Congregation Emanu-El was mostly Bavarian German immigrants, and Congregation Sherith Israel was mostly immigrants from Eastern Europe, Poland, and England.

By 1855, Congregation Emanu-El shifted from Orthodox to Liberal Judaism. In 1860, a Reform rabbi, Elkan Cohn, arrived to lead the Emanu-El congregation, and in 1877, it was the first congregation in the West to join the Reform movement. From 1866 to 1926, Congregation Emanu-El's synagogue was on Sutter Street, it was grand in scale and had twin octagonal towers topped by bronze-plated domes.

=== San Diego, California ===

Lewis Abraham Franklin moved from San Francisco to San Diego in 1851, and that fall he organized the first High Holiday services in Southern California. During the first services in Southern California, Franklin was joined by Mark Israel Jacobs and Charles A. Fletcher.

=== Portland, Oregon ===
Jacob Goldsmith and Lewis May were the earliest Jews settling in Portland, Oregon; in 1849 the two German-born immigrants established a general store in the city. Despite having an early arrive in the state of Oregon, it took almost a decade to establish a synagogue in the state. The first synagogue built in 1861 by Congregation Beth Israel in Portland. In 1869, a second synagogue was built for Congregation Ahavai Sholom also of Portland.

==Jewish politicians==
There were over 30 Jewish mayors in the late 1800s and early 1900s.

=== California ===
Adolph Sutro, a Jewish tradesman from Prussia, ran as the "Anti-Octopus" candidate and served one term as the Mayor of San Francisco in 1895 to 1897.

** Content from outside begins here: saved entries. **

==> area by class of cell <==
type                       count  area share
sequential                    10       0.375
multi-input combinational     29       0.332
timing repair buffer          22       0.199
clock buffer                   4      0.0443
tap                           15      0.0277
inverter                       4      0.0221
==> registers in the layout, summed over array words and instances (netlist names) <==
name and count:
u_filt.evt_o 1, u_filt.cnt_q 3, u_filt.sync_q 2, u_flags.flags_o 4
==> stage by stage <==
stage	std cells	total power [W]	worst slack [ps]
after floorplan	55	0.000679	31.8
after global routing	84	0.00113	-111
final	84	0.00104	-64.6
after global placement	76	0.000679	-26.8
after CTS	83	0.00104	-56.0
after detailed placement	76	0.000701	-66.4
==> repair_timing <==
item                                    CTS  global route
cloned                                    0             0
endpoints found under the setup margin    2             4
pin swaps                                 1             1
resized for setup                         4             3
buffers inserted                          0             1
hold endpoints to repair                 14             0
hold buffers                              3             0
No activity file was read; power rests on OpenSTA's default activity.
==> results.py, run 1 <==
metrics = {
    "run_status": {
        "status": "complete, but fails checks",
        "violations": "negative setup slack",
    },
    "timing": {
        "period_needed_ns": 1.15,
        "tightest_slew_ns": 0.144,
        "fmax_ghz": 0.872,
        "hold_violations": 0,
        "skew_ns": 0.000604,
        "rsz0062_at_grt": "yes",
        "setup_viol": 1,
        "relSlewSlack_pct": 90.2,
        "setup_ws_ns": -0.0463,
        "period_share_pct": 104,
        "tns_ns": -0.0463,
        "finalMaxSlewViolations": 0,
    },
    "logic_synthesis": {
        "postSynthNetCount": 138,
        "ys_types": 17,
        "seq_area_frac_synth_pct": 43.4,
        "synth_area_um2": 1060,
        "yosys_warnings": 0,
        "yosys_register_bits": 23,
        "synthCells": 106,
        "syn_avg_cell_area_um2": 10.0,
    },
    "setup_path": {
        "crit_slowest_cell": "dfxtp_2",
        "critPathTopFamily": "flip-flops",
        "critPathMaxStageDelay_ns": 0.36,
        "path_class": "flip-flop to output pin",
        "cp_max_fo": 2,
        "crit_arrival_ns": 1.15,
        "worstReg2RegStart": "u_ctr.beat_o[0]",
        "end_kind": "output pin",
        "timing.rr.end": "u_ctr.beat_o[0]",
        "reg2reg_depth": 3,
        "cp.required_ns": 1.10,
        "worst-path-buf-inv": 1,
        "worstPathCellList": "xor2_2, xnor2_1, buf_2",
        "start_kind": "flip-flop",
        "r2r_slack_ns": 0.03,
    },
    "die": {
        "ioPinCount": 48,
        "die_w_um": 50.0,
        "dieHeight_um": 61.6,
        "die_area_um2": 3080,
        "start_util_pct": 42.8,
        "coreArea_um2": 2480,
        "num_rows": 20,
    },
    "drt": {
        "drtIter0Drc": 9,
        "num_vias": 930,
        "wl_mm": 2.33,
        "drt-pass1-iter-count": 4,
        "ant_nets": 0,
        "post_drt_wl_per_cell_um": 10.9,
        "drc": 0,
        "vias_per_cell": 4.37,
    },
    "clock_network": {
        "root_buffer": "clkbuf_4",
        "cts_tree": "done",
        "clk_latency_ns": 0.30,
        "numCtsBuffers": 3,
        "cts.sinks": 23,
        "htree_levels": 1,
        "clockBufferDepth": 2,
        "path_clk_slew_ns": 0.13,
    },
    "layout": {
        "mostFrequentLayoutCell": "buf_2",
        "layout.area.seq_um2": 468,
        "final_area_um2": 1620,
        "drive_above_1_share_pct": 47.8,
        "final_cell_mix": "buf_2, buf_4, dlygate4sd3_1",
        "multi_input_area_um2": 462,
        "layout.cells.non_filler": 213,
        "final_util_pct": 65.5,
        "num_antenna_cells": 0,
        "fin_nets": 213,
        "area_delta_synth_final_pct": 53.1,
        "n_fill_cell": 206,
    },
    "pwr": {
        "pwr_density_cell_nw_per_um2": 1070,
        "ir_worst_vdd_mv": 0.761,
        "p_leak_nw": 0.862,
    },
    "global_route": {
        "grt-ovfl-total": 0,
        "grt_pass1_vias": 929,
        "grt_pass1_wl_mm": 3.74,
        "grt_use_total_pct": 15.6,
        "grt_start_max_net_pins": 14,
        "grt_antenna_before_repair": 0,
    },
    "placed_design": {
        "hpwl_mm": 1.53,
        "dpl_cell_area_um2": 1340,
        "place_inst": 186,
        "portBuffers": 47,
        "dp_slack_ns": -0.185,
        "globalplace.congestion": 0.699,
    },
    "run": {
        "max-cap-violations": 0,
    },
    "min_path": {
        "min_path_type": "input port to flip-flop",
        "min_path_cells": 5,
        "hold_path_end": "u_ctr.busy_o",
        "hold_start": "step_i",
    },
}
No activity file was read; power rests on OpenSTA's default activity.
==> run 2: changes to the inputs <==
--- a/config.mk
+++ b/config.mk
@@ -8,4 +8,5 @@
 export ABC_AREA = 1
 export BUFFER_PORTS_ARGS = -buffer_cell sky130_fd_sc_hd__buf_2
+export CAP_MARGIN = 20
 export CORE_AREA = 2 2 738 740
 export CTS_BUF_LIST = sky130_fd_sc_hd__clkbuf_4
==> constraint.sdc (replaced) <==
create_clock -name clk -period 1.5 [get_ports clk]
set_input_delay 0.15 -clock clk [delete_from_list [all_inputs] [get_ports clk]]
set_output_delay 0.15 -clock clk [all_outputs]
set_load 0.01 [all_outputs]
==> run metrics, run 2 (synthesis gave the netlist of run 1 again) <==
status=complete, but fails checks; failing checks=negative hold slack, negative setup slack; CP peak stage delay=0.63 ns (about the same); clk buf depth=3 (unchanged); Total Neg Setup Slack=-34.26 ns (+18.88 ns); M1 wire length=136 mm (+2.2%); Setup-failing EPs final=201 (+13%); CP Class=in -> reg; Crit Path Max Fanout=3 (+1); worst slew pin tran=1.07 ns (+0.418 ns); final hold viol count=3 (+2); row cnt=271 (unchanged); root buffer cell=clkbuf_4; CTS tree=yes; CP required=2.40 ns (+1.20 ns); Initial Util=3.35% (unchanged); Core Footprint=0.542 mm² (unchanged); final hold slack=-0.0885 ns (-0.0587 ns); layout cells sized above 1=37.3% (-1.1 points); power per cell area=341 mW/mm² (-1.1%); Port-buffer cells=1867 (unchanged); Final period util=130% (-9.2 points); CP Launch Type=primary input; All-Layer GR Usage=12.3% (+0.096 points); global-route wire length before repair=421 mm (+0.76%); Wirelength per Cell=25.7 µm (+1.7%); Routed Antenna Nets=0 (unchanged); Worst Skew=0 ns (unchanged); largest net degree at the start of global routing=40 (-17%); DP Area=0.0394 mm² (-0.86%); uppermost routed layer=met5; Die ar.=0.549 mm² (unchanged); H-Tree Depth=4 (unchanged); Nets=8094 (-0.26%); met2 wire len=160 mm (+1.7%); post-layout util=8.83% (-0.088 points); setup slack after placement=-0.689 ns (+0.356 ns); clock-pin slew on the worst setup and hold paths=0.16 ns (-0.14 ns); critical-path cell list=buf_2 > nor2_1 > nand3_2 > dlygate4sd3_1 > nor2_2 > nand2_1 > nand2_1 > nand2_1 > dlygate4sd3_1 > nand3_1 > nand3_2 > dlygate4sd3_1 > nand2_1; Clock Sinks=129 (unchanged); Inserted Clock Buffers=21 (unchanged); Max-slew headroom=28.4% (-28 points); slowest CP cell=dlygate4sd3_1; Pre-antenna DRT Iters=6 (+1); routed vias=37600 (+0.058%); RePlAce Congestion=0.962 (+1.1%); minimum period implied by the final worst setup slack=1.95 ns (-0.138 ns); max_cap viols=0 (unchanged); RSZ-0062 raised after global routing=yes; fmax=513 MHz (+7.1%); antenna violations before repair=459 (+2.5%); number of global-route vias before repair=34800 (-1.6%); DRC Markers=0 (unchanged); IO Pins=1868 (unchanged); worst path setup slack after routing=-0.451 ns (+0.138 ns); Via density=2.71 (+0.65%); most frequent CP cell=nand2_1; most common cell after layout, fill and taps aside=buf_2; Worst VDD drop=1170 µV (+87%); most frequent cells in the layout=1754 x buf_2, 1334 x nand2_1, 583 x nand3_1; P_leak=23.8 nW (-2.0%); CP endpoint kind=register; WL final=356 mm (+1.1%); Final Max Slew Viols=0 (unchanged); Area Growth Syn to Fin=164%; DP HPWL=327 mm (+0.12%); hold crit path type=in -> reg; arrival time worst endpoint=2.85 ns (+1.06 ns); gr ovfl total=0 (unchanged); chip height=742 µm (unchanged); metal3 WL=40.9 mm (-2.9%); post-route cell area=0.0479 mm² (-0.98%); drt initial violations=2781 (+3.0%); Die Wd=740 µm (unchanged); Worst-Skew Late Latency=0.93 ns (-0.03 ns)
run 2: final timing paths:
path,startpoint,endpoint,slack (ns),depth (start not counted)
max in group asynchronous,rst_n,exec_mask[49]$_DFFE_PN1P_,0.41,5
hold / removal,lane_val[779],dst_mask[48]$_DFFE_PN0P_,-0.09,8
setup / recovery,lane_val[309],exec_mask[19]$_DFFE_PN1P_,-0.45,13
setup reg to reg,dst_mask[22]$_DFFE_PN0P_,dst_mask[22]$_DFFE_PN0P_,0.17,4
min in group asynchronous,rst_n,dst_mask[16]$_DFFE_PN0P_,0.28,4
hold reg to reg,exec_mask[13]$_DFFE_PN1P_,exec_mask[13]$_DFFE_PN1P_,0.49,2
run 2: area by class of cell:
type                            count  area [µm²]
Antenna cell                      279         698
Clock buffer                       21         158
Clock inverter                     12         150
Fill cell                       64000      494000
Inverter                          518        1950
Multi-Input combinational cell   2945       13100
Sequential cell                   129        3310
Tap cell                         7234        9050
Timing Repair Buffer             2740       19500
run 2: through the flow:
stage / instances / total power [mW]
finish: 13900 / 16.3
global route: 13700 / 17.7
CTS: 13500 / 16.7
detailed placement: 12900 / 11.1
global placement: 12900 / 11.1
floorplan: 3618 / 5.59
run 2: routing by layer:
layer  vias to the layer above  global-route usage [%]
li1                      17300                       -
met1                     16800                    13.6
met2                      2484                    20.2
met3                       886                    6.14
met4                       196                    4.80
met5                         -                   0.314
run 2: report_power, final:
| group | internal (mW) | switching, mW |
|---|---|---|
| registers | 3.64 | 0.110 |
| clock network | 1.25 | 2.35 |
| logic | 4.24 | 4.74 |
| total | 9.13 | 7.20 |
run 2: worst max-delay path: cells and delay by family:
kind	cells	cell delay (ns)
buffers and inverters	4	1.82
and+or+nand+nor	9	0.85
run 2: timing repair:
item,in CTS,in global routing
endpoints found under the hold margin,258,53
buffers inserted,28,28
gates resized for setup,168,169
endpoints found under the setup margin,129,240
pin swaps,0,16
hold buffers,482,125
### src/rtl/clamp_sel_pkg.sv
package clamp_sel_pkg;
  localparam int NPH   = 3;
  localparam int INT_W = 3;
  typedef logic [NPH-1:0] ph_oh_t;
endpackage

### src/rtl/csel_prep.sv
module csel_prep #(
  parameter int FRAC_W = 8,
  parameter int CUR_W  = 12,
  localparam int CTRL_W = clamp_sel_pkg::INT_W + FRAC_W,
  localparam int E_W    = FRAC_W + 1
) (
  input  logic [CTRL_W-1:0]       ctrl_i,
  input  logic signed [CUR_W-1:0] cur_i,
  output logic [CTRL_W-1:0]       ctrl_lim_o,
  output logic [E_W-1:0]          err_o,
  output logic [CUR_W-1:0]        mag_o
);
  localparam logic [CTRL_W-1:0] FULL = CTRL_W'(4) << FRAC_W;

  logic [clamp_sel_pkg::INT_W-1:0] int_part;
  logic [clamp_sel_pkg::INT_W-1:0] lvl;
  logic [CTRL_W-1:0]               base;

  always_comb begin
    ctrl_lim_o = (ctrl_i > FULL) ? FULL : ctrl_i;
    int_part   = ctrl_lim_o[CTRL_W-1:FRAC_W];
    lvl        = (int_part >= clamp_sel_pkg::INT_W'(4)) ? clamp_sel_pkg::INT_W'(3) : int_part;
    base       = {lvl, {FRAC_W{1'b0}}};
    err_o      = E_W'(ctrl_lim_o - base);
    // magnitude as unsigned so the most negative code still fits
    mag_o      = cur_i[CUR_W-1] ? (~cur_i + CUR_W'(1)) : cur_i;
  end
endmodule

### src/rtl/csel_rank3.sv
module csel_rank3 #(
  parameter int W = 8
) (
  input  logic [2:0][W-1:0] val_i,
  output logic [2:0]        max_o,
  output logic [2:0]        med_o,
  output logic [2:0]        min_o
);
  logic [2:0][2:0] above;  // above[x][y]: x ranks over y

  always_comb begin
    for (int x = 0; x < 3; x++) begin
      for (int y = 0; y < 3; y++) begin
        if (x == y)     above[x][y] = 1'b0;
        else if (x < y) above[x][y] = (val_i[x] >= val_i[y]);
        else            above[x][y] = (val_i[x] >  val_i[y]);
      end
    end
    for (int x = 0; x < 3; x++) begin
      max_o[x] = 1'b1;
      min_o[x] = 1'b1;
      for (int y = 0; y < 3; y++) begin
        if (y != x) begin
          max_o[x] = max_o[x] & above[x][y];
          min_o[x] = min_o[x] & above[y][x];
        end
      end
    end
    med_o = ~(max_o | min_o);
  end
endmodule

### src/rtl/csel_offset.sv
module csel_offset #(
  parameter int FRAC_W = 8,
  localparam int E_W   = FRAC_W + 1,
  localparam int OFF_W = FRAC_W + 2
) (
  input  logic [2:0][E_W-1:0]     err_i,
  input  logic [2:0]              cur_max_i,
  input  logic [2:0]              cur_med_i,
  input  logic [2:0]              err_max_i,
  input  logic [2:0]              err_med_i,
  input  logic [2:0]              err_min_i,
  output logic signed [OFF_W-1:0] off_o,
  output logic [2:0]              lead_o
);
  localparam logic signed [OFF_W-1:0] ONE = OFF_W'(1) << FRAC_W;

  logic [E_W-1:0]          lead_err;
  logic                    use_min;
  logic signed [OFF_W-1:0] err_s;

  always_comb begin
    lead_o   = (|(cur_max_i & err_med_i)) ? cur_med_i : cur_max_i;
    lead_err = '0;
    for (int x = 0; x < 3; x++) begin
      if (lead_o[x]) lead_err = lead_err | err_i[x];
    end
    use_min = |(lead_o & err_min_i);
    err_s   = $signed({1'b0, lead_err});
    off_o   = use_min ? -err_s : (ONE - err_s);
  end

  logic unused_ok;
  assign unused_ok = ^err_max_i;
endmodule

### src/rtl/clamp_offset_sel.sv
module clamp_offset_sel #(
  parameter int FRAC_W = 8,
  parameter int CUR_W  = 12,
  localparam int CTRL_W = clamp_sel_pkg::INT_W + FRAC_W
) (
  input  logic                    clk_i,
  input  logic                    rst_ni,
  input  logic                    sample_i,
  input  logic [CTRL_W-1:0]       ctrl_a_i,
  input  logic [CTRL_W-1:0]       ctrl_b_i,
  input  logic [CTRL_W-1:0]       ctrl_c_i,
  input  logic signed [CUR_W-1:0] cur_a_i,
  input  logic signed [CUR_W-1:0] cur_b_i,
  input  logic signed [CUR_W-1:0] cur_c_i,
  output logic                    valid_o,
  output logic [CTRL_W-1:0]       shift_a_o,
  output logic [CTRL_W-1:0]       shift_b_o,
  output logic [CTRL_W-1:0]       shift_c_o,
  output logic [2:0]              clamp_o
);
  import clamp_sel_pkg::*;

  localparam int E_W   = FRAC_W + 1;
  localparam int OFF_W = FRAC_W + 2;
  localparam int SUM_W = CTRL_W + 2;
  localparam logic signed [SUM_W-1:0] FULL_S = SUM_W'(4) << FRAC_W;

  logic [NPH-1:0][CTRL_W-1:0]       ctrl_in;
  logic [NPH-1:0][CUR_W-1:0]        cur_in;
  logic [NPH-1:0][CTRL_W-1:0]       lim_d, lim_q;
  logic [NPH-1:0][E_W-1:0]          err_d, err_q;
  logic [NPH-1:0][CUR_W-1:0]        mag_d, mag_q;
  logic                             s1_vld;

  assign ctrl_in = {ctrl_c_i, ctrl_b_i, ctrl_a_i};
  assign cur_in  = {cur_c_i, cur_b_i, cur_a_i};

  // stage 1: level, fraction, magnitude per phase
  for (genvar g = 0; g < NPH; g++) begin : g_ph
    csel_prep #(.FRAC_W(FRAC_W), .CUR_W(CUR_W)) u_prep (
      .ctrl_i     (ctrl_in[g]),
      .cur_i      ($signed(cur_in[g])),
      .ctrl_lim_o (lim_d[g]),
      .err_o      (err_d[g]),
      .mag_o      (mag_d[g])
    );
  end

  always_ff @(posedge clk_i or negedge rst_ni) begin
    if (!rst_ni) begin
      lim_q  <= '0;
      err_q  <= '0;
      mag_q  <= '0;
      s1_vld <= 1'b0;
    end else begin
      s1_vld <= sample_i;
      if (sample_i) begin
        lim_q <= lim_d;
        err_q <= err_d;
        mag_q <= mag_d;
      end
    end
  end

  // stage 2: rank, select offset, shift and limit
  ph_oh_t cur_max, cur_med, cur_min;
  ph_oh_t err_max, err_med, err_min;
  ph_oh_t lead;
  logic signed [OFF_W-1:0] off;

  csel_rank3 #(.W(CUR_W)) u_rank_cur (
    .val_i (mag_q),
    .max_o (cur_max),
    .med_o (cur_med),
    .min_o (cur_min)
  );

  csel_rank3 #(.W(E_W)) u_rank_err (
    .val_i (err_q),
    .max_o (err_max),
    .med_o (err_med),
    .min_o (err_min)
  );

  csel_offset #(.FRAC_W(FRAC_W)) u_off (
    .err_i     (err_q),
    .cur_max_i (cur_max),
    .cur_med_i (cur_med),
    .err_max_i (err_max),
    .err_med_i (err_med),
    .err_min_i (err_min),
    .off_o     (off),
    .lead_o    (lead)
  );

  logic [NPH-1:0][CTRL_W-1:0] shift_d, shift_q;
  logic signed [SUM_W-1:0]    sum [NPH];

  always_comb begin
    for (int x = 0; x < NPH; x++) begin
      sum[x] = $signed({2'b00, lim_q[x]}) + SUM_W'(off);
      if (sum[x] < 0)           shift_d[x] = '0;
      else if (sum[x] > FULL_S) shift_d[x] = FULL_S[CTRL_W-1:0];
      else                      shift_d[x] = sum[x][CTRL_W-1:0];
    end
  end

  always_ff @(posedge clk_i or negedge rst_ni) begin
    if (!rst_ni) begin
      shift_q <= '0;
      clamp_o <= '0;
      valid_o <= 1'b0;
    end else begin
      valid_o <= s1_vld;
      if (s1_vld) begin
        shift_q <= shift_d;
        clamp_o <= lead;
      end
    end
  end

  assign shift_a_o = shift_q[0];
  assign shift_b_o = shift_q[1];
  assign shift_c_o = shift_q[2];

  logic unused_ok;
  assign unused_ok = ^cur_min;
endmodule
[config.mk]
export PLATFORM = sky130hd
export DESIGN_NAME = spi_tmg_gen
export DESIGN_NICKNAME = d
export VERILOG_FILES = /design/src/rtl/spi_tmg_pkg.sv /design/src/rtl/spi_tmg_baud_div.sv /design/src/rtl/spi_tmg_sck_gen.sv /design/src/rtl/spi_tmg_dly_cnt.sv /design/src/rtl/spi_tmg_gen.sv
export SDC_FILE = /design/constraint.sdc
export NUM_CORES = 1
export LEC_CHECK = 0
export CAP_MARGIN = 20
export CORE_MARGIN = 2
export CORE_UTILIZATION = 25
export DETAILED_ROUTE_END_ITERATION = 6
export PLACE_DENSITY = 0.38
export SYNTH_ARGS = -nofsm -noshare
export SYNTH_HDL_FRONTEND = slang
export SYNTH_SLANG_ARGS = --single-unit
[constraint.sdc]
create_clock -name clk_i -period 27.2 [get_ports clk_i]
set_clock_uncertainty 0.1 [all_clocks]
set_input_delay 5.44 -clock clk_i [delete_from_list [all_inputs] [get_ports clk_i]]
set_output_delay 5.44 -clock clk_i [all_outputs]
set_load 0.005 [all_outputs]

The first Jewish congresswoman in the United States was Florence Kahn, who represented California's 4th district from December 1925 to January 1937, succeeding her husband, Julius Kahn, after he died in the middle of his 12th term. In addition to being a congresswoman, she taught English and history to high school students. She was involved in many Jewish organizations, and motivated women across California to participate in politics.

=== Oregon ===
In 1869, Bernard Goldsmith, an immigrant Jew from Bavaria, became the mayor of Portland, Oregon.

=== Idaho ===
Charles Himrod served as mayor of Boise, Idaho Territory, for two terms in the 1860s and 1870s. Moses Alexander was the second person elected Jewish governor of a US state, serving as the 11th Governor of Idaho from 1915 until 1919.

=== Utah ===
Simon Bamberger was the third Jewish governor of a US State and the first non-Mormon to be elected Governor of Utah, serving as the 4th Governor of Utah (1917–1921) after it achieved statehood in 1896.

==Modern day==

Today, California has one of the largest Jewish-American populations at about 1 million, and the state's main Jewish communities are found in Los Angeles (especially western parts of the city such as Westwood and Beverly Hills) and the San Francisco Bay Area (especially San Francisco and Berkeley). Recent Russian Jewish immigrants are settling in urban Jewish communities, such as the state capital of Sacramento and a smaller Jewish community in Palm Springs.